Clinical Significance of Acute Kidney Injury in Patients with Colistin Treatment.
- Author:
Woo Jin NAM
1
;
Jung Ho SHIN
;
Min Jee HAN
;
Youn Su PARK
;
Su Hyun KIM
;
Dong Jin OH
;
Suk Hee YU
Author Information
1. Department of Internal Medicine Chung-Ang University College of Medicine, Seoul, Korea. sh76so@cau.ac.kr
- Publication Type:Original Article
- Keywords:
Acute kidney injury;
Colistin;
Nephrotoxicity
- MeSH:
Acinetobacter;
Acute Kidney Injury;
Bacteria;
Colistin;
Creatinine;
Glomerular Filtration Rate;
Humans;
Incidence;
Kidney;
Pseudomonas aeruginosa;
Retrospective Studies;
Risk Factors
- From:Korean Journal of Nephrology
2011;30(5):484-491
- CountryRepublic of Korea
- Language:Korean
-
Abstract:
PURPOSE: Colistin (colistimethate sodium) became available for clinical use in 1959 and was used until the early 1980s to treat infections caused by Gram-negative rods.
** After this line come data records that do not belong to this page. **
`src/rtl/io_bridge_pkg.sv`:
```
// io_bridge_pkg: shared constants and types for the CPU memory-side bridge.
//   IO_BASE       - base of the memory-mapped I/O window (0x30000)
//   IO_PORT_IN    - port select for the RX data port (0x30000)
//   IO_PORT_CLK   - port select for the cycle counter / stop port (0x30004)
//   state_t       - bridge run state (RUN, DRAIN, HALT)
//   src_t         - source of cpu_din for the access registered last cycle
package io_bridge_pkg;

   localparam int MEM_DATA_BUS = 8;
   localparam int BYTE_W       = MEM_DATA_BUS;
   localparam int CPU_ADDR_W   = 32;
   localparam int RAM_ADDR_W   = 17;
   localparam int CNT_W        = 32;

   localparam logic [17:0] IO_BASE     = 18'h30000;
   localparam logic        IO_PORT_IN  = 1'b0;
   localparam logic        IO_PORT_CLK = 1'b1;

   typedef enum logic [1:0] {
      ST_RUN   = 2'd0,
      ST_DRAIN = 2'd1,
      ST_HALT  = 2'd2
   } state_t;

   typedef enum logic {
      SRC_RAM = 1'b0,
      SRC_IO  = 1'b1
   } src_t;

   // The I/O window occupies the top quarter of the decoded 256 KB space.
   function automatic logic is_io(input logic [17:0] a);
      return a[17:16] == IO_BASE[17:16];
   endfunction

endpackage

```
`src/rtl/io_bridge_fifo.sv`:
```
// fifo_byte: byte-wide synchronous FIFO, 2^DEPTH_LOG2 entries.
//   clk_in/rst_in  clock, asynchronous active-high reset
//   i_push/i_data  write request; accepted when not full, or when full
//                  and a pop happens in the same cycle
//   i_pop          read request; ignored when empty
//   o_data         current head (valid when ~o_empty)
//   o_full/o_empty occupancy flags
//   o_drop         a push was refused this cycle
module fifo_byte
   import io_bridge_pkg::*;
#(
   parameter int DEPTH_LOG2 = 3
) (
   input  logic              clk_in,
   input  logic              rst_in,
   input  logic              i_push,
   input  logic [BYTE_W-1:0] i_data,
   input  logic              i_pop,
   output logic [BYTE_W-1:0] o_data,
   output logic              o_full,
   output logic              o_empty,
   output logic              o_drop
);

   localparam int DEPTH = 1 << DEPTH_LOG2;

   logic [BYTE_W-1:0]     r_mem [DEPTH];
   logic [DEPTH_LOG2-1:0] r_wptr;
   logic [DEPTH_LOG2-1:0] r_rptr;
   logic [DEPTH_LOG2:0]   r_count;
   logic                  w_push_ok;
   logic                  w_pop_ok;

   // count can only reach DEPTH, so its MSB alone means full
   assign o_empty   = (r_count == '0);
   assign o_full    = r_count[DEPTH_LOG2];
   assign w_pop_ok  = i_pop & ~o_empty;
   assign w_push_ok = i_push & (~o_full | w_pop_ok);
   assign o_drop    = i_push & ~w_push_ok;
   assign o_data    = r_mem[r_rptr];

   always_ff @(posedge clk_in) begin
      if (w_push_ok) r_mem[r_wptr] <= i_data;
   end

   always_ff @(posedge clk_in or posedge rst_in) begin
      if (rst_in) begin
         r_wptr  <= '0;
         r_rptr  <= '0;
         r_count <= '0;
      end else begin
         if (w_push_ok) r_wptr <= r_wptr + 1'b1;
         if (w_pop_ok)  r_rptr <= r_rptr + 1'b1;
         case ({w_push_ok, w_pop_ok})
            2'b10:   r_count <= r_count + 1'b1;
            2'b01:   r_count <= r_count - 1'b1;
            default: r_count <= r_count;
         endcase
      end
   end

endmodule

```
`src/rtl/io_bridge.sv`:
```
// io_bridge: decodes CPU byte-bus accesses into RAM or the I/O window,
// serves RX/TX FIFOs and a free-running cycle counter, and generates the
// CPU ready (stall) signal.
//   clk_in, rst_in              clock, asynchronous active-high reset
//   cpu_a/cpu_wr/cpu_dout       CPU address, write flag, write data
//   cpu_din                     read data, one cycle after the address cycle
//   cpu_rdy                     0 stalls the CPU (combinational)
//   ram_a/ram_wr/ram_dout/ram_din  synchronous 128 KB RAM port
//   rx_data/rx_valid            UART receive push
//   tx_data/tx_valid/tx_ready   UART transmit handshake
//   program_stop                sticky: program ended and TX drained
//   rx_overflow                 sticky: an RX byte was dropped
module io_bridge
   import io_bridge_pkg::*;
#(
   parameter int RX_DEPTH_LOG2 = 3,
   parameter int TX_DEPTH_LOG2 = 3
) (
   input  logic                  clk_in,
   input  logic                  rst_in,
   input  logic [CPU_ADDR_W-1:0] cpu_a,
   input  logic                  cpu_wr,
   input  logic [BYTE_W-1:0]     cpu_dout,
   output logic [BYTE_W-1:0]     cpu_din,
   output logic                  cpu_rdy,
   output logic [RAM_ADDR_W-1:0] ram_a,
   output logic                  ram_wr,
   output logic [BYTE_W-1:0]     ram_dout,
   input  logic [BYTE_W-1:0]     ram_din,
   input  logic [BYTE_W-1:0]     rx_data,
   input  logic                  rx_valid,
   output logic [BYTE_W-1:0]     tx_data,
   output logic                  tx_valid,
   input  logic                  tx_ready,
   output logic                  program_stop,
   output logic                  rx_overflow
);

   state_t            r_state, w_state_nxt;
   src_t              r_src;
   logic [BYTE_W-1:0] r_io_data;
   logic [CNT_W-1:0]  r_cnt;
   logic [CNT_W-9:0]  r_latch;
   logic              r_rx_ovf;

   logic              w_io, w_port;
   logic [1:0]        w_byte;
   logic              w_rd_in, w_rd_clk, w_wr_clk, w_tx_need, w_stall;
   logic              w_rx_pop, w_rx_empty, w_rx_full, w_rx_drop;
   logic [BYTE_W-1:0] w_rx_head;
   logic              w_tx_push, w_tx_pop, w_tx_empty, w_tx_full, w_tx_drop;
   logic [BYTE_W-1:0] w_tx_wdata;
   logic              w_unused;

   // Address bits above 17 are not decoded.
   assign w_unused = ^cpu_a[CPU_ADDR_W-1:18] ^ w_rx_full ^ w_tx_drop;

   // ---------------- decode ----------------
   assign w_io      = is_io(cpu_a[17:0]);
   assign w_port    = cpu_a[2];
   assign w_byte    = cpu_a[1:0];
   assign w_rd_in   = w_io & ~cpu_wr & (w_port == IO_PORT_IN);
   assign w_rd_clk  = w_io & ~cpu_wr & (w_port == IO_PORT_CLK);
   assign w_wr_clk  = w_io &  cpu_wr & (w_port == IO_PORT_CLK);
   // A zero byte to the data port is a no-op; the stop port always pushes 0x00.
   assign w_tx_need = w_io & cpu_wr & ((w_port == IO_PORT_CLK) | (cpu_dout != '0));
   assign w_stall   = (w_rd_in & w_rx_empty) | (w_tx_need & w_tx_full);

   // ---------------- RAM path ----------------
   assign ram_a    = cpu_a[RAM_ADDR_W-1:0];
   assign ram_dout = cpu_dout;
   assign ram_wr   = cpu_wr & ~w_io & cpu_rdy;

   // ---------------- FIFOs ----------------
   assign w_rx_pop   = cpu_rdy & w_rd_in;
   assign w_tx_push  = cpu_rdy & w_tx_need;
   assign w_tx_wdata = w_wr_clk ? '0 : cpu_dout;
   assign tx_valid   = ~w_tx_empty;
   assign w_tx_pop   = tx_valid & tx_ready;

   fifo_byte #(.DEPTH_LOG2(RX_DEPTH_LOG2)) u_rx_fifo (
      .clk_in  (clk_in),
      .rst_in  (rst_in),
      .i_push  (rx_valid),
      .i_data  (rx_data),
      .i_pop   (w_rx_pop),
      .o_data  (w_rx_head),
      .o_full  (w_rx_full),
      .o_empty (w_rx_empty),
      .o_drop  (w_rx_drop)
   );

   fifo_byte #(.DEPTH_LOG2(TX_DEPTH_LOG2)) u_tx_fifo (
      .clk_in  (clk_in),
      .rst_in  (rst_in),
      .i_push  (w_tx_push),
      .i_data  (w_tx_wdata),
      .i_pop   (w_tx_pop),
      .o_data  (tx_data),
      .o_full  (w_tx_full),
      .o_empty (w_tx_empty),
      .o_drop  (w_tx_drop)
   );

   // ---------------- FSM ----------------
   always_ff @(posedge clk_in or posedge rst_in) begin
      if (rst_in) r_state <= ST_RUN;
      else        r_state <= w_state_nxt;
   end

   always_comb begin
      w_state_nxt  = r_state;
      cpu_rdy      = 1'b0;
      program_stop = 1'b0;
      case (r_state)
         ST_RUN: begin
            cpu_rdy = ~rst_in & ~w_stall;
            if (cpu_rdy & w_wr_clk) w_state_nxt = ST_DRAIN;
         end
         ST_DRAIN: begin
            if (w_tx_empty & ~tx_valid) w_state_nxt = ST_HALT;
         end
         ST_HALT: begin
            program_stop = 1'b1;
         end
         default: w_state_nxt = ST_RUN;
      endcase
   end

   // ---------------- counter, read path, sticky flags ----------------
   always_ff @(posedge clk_in or posedge rst_in) begin
      if (rst_in) begin
         r_cnt     <= '0;
         r_latch   <= '0;
         r_src     <= SRC_RAM;
         r_io_data <= '0;
         r_rx_ovf  <= 1'b0;
      end else begin
         r_cnt <= r_cnt + 1'b1;
         if (w_rx_drop) r_rx_ovf <= 1'b1;
         // Stalled accesses leave the read path untouched so a held
         // address replays cleanly once ready rises.
         if (cpu_rdy) begin
            r_src <= (w_io & ~cpu_wr) ? SRC_IO : SRC_RAM;
            if (w_rd_in) r_io_data <= w_rx_head;
            if (w_rd_clk) begin
               // Byte 0 freezes the upper 24 bits so a multi-byte read
               // observes a single counter value.
               case (w_byte)
                  2'd0: begin
                     r_io_data <= r_cnt[7:0];
                     r_latch   <= r_cnt[CNT_W-1:8];
                  end
                  2'd1:    r_io_data <= r_latch[7:0];
                  2'd2:    r_io_data <= r_latch[15:8];
                  default: r_io_data <= r_latch[23:16];
               endcase
            end
         end
      end
   end

   assign rx_overflow = r_rx_ovf;
   assign cpu_din     = rst_in ? '0 : ((r_src == SRC_IO) ? r_io_data : ram_din);

endmodule

```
It was abandoned during the last two decades mainly due to its significant nephrotoxicity. However, the emergence of multidrug-resistant (MDR) bacteria such as Pseudomonas aeruginosa and Acinetobacter baumanii has resulted in significantly increased use of intravenous colistin. This study was designed to investigate the incidence and risk factors of acute kidney injury (AKI) associated with intravenous colistin (colistimethate sodium) treatment. METHODS: We retrospectively collected the data from patients who were admitted to Chung-Ang University Hospital and treated with colistin from May 2007 to June 2009. Among these, we excluded the patients with baseline glomerular filtration rate (GFR) less than 15 ml/min/1.73m2. AKI was defined as an increase of creatinine more than 150% from the baseline, according to RIFLE criteria. RESULTS: A total of 92 patients met the inclusion criteria and were included in the analysis. AKI occurred in 43 (47%) of the 92 patients. The cumulative doses (2.51+/-1.89 vs. 1.75+/-1.35 g, p=0.032) of colistin were significantly greater in the AKI group than in the normal kidney function (NKF) group. Serum creatinine level showed a significant increase in the AKI group, from day 3 (1.6+/-1.1 vs. 0.9+/-0.5 mg/dL, p=0.001) to day 90 (2.1+/-1.9 vs. 0.7+/-0.2 mg/dL, p=0.033). Furthermore, the occurrence of AKI at day 3 was a significant predictor of shorter survival (Log rank test p=0.031). CONCLUSION: AKI was a relatively common side effect of colistin. The cumulative dose was critical, rather than the daily dose or duration of treatment. Early acute kidney injury may predict shorter cumulative survival in patients undergoing colistin treatment.